Well… this is it. The final post for The Thankful Project that I learned about through Jodi over at www.touchingyourheart.net (my sister blog) and started by Kenzie over at www.thechasinghappyblog.com.
Thanks to both Kenzie and Jodi for making this an amazing November for me. I slowed myself down on the Cool Whip (aka Facebook) and took the time I had leftover to do my blog posts and to work on my house and my messy life a bit… not enough but some.
So on to my final prompt and a look into what is on my ‘to do list’ next…
11/28 Prompt: free write
For this prompt we are able to write about anything we want. And I choose…
The Tivey Family
Years ago, I was a young girl playing anti-i-over at “The Farm”… the one in Gascoyne where my grandparents lived. I have a foggy recollection of Mike and Jodi being there and I am not sure why. I may be making this up in my mind. I really don’t know. I just have some memory of meeting Jodi when I was young and I was at Grandma and Grandpa’s house on the farm.
I knew they were a part of our family but it didn’t make sense to me why. As it turns out… we aren’t really related… here’s the true family tree of how we are connected… My Aunt Nita is married to Tom Braun. Tom Braun is a brother to Ken Braun. Ken Braun is Mike’s step-dad. And there you have it… our family tree.

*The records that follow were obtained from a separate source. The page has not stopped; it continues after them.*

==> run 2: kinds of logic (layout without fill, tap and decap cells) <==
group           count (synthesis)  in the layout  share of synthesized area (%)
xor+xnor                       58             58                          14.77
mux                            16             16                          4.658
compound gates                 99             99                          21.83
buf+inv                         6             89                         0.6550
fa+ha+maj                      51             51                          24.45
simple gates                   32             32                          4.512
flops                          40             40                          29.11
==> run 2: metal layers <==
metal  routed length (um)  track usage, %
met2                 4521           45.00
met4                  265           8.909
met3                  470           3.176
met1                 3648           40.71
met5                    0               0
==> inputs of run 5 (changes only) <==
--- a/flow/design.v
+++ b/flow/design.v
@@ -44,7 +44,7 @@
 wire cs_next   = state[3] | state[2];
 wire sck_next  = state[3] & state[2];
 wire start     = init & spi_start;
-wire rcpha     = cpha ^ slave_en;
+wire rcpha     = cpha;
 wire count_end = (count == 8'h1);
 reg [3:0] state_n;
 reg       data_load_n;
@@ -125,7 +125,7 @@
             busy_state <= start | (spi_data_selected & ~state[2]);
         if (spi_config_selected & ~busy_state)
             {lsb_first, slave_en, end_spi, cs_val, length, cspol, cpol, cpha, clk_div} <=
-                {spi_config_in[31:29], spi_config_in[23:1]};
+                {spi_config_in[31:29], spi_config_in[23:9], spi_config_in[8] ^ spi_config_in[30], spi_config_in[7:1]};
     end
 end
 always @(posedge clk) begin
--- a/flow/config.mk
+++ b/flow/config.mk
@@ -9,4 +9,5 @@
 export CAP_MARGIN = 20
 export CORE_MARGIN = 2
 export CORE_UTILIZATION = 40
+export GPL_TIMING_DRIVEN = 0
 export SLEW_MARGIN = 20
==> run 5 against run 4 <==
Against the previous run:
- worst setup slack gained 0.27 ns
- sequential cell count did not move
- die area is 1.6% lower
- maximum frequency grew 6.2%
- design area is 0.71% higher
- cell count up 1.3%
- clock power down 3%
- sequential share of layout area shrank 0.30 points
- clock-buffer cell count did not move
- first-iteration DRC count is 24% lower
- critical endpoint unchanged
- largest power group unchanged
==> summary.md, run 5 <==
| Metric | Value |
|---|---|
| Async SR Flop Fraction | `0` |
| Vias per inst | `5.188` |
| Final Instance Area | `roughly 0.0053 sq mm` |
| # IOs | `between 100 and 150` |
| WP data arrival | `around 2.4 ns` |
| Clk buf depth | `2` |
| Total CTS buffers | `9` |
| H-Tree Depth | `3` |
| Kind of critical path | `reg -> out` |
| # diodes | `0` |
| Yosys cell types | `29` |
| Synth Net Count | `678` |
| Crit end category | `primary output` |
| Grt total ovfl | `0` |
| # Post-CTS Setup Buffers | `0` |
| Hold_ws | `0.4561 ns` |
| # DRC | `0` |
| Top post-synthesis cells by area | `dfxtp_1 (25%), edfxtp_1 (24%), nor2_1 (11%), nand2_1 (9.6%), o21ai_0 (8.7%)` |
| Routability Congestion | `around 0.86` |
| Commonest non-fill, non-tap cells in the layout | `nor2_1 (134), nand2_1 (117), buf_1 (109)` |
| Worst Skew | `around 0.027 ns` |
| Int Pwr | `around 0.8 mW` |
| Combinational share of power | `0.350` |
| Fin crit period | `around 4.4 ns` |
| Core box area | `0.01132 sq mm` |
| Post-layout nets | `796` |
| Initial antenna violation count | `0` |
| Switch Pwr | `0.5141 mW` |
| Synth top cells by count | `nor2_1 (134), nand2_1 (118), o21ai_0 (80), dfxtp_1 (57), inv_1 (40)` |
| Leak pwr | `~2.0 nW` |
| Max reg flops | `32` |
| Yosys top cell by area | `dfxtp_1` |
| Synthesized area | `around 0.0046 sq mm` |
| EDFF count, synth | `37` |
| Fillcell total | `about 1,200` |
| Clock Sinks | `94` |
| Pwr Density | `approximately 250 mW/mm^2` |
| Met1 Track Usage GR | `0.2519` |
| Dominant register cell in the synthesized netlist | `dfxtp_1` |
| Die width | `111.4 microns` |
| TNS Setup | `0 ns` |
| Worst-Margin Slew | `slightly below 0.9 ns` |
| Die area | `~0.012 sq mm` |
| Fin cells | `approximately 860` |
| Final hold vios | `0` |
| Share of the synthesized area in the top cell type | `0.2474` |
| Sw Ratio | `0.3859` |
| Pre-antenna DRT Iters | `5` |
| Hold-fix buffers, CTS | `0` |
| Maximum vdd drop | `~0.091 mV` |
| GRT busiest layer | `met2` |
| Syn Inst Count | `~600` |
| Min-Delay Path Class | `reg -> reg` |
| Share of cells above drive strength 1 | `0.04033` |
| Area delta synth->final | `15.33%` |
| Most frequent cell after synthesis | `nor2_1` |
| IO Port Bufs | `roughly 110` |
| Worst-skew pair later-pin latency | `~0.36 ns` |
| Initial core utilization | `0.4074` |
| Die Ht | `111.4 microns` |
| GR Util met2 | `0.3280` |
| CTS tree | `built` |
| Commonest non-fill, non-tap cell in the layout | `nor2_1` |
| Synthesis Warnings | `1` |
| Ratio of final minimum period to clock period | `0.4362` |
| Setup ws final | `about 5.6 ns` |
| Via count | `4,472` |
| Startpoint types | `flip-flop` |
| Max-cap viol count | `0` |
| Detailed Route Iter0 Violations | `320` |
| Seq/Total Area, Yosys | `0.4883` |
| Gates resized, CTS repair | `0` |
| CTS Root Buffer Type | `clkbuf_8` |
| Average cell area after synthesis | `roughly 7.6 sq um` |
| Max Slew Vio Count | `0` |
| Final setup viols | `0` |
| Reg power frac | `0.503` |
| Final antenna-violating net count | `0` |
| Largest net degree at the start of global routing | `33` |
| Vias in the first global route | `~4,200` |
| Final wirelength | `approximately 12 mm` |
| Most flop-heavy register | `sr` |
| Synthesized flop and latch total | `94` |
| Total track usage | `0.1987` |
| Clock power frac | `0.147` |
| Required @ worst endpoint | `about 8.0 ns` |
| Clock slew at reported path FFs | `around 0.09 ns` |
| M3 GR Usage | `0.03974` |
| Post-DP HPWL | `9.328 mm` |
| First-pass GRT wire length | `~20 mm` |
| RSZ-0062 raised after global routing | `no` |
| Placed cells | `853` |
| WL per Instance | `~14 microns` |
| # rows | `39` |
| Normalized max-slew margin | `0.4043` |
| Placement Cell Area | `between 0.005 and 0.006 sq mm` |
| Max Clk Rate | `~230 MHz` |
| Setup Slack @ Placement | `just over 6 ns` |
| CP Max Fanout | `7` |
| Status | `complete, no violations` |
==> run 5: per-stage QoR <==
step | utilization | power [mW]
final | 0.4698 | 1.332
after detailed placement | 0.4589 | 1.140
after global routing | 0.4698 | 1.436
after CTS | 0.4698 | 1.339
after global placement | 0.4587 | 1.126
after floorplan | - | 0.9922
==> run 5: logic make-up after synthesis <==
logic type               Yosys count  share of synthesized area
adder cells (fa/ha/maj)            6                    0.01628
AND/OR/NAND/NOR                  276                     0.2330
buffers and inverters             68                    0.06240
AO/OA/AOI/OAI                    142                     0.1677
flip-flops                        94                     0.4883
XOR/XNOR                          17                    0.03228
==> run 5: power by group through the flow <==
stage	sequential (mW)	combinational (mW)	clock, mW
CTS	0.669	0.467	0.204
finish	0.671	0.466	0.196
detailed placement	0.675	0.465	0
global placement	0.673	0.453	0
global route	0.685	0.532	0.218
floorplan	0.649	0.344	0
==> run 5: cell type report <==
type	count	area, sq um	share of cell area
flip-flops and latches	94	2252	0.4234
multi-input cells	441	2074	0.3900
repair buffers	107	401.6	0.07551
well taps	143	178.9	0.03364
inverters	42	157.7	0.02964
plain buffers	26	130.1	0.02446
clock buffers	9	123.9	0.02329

Anyway… Over the years Mike and Jodi were involved in family events with us and then for awhile they sort of faded away. Not sure where they went, but what matters now… is they are just across the street… ALWAYS!
Jodi has become a major supporter of mine and by my side through some pretty rough times in my world. She referred to us as neighbor/family/friend for quite some time and now she is my boss too. She makes sure I take my meds (most of the time), she tries to encourage me no matter what excuse I give her, she is there to listen when I need a friend. She even went out chasing a lightning storm so I could try to get a picture (and it was way past her bedtime).
Mike is someone that is a tough read… but somewhere along the way I have come to understand him more (I think) and I know he would do most anything for me… all I have to do is ask. He will tell me to do it myself but in the end, if I need his help… he would be there in a heart beat. Don’t tell him I said this… but I don’t know what I would do without him across the street.
And Amanda… quite simply… an amazing young lady who has grown to be my friend. In reality we are so much alike and I am old enough to be her mom so she is also my soul-daughter. Trevor asked awhile back why I refer to her as ‘my neighbor’ when in reality she is one of my best friends. Yep… I have a 25 year old BFF! I look forward to watching her get married in June and start her own life and family but it breaks my heart thinking I will have to let her go. I have joked for years with Jodi about the day Amanda moves out for the final time… and in reality I think it will be harder on me than it will be on Jodi and Mike. They have been preparing for years… I have only had the last few years with her as my daughter-friend.
So… Tivey Family… know that you are a vital part of my life and I could not and do not have any intention of ever letting you fade out of my life again. Love you!
And… I was planning to share with you my next blog challenge or journey but when I went to retrieve it and link to it… it vanished. Guess I better find something else.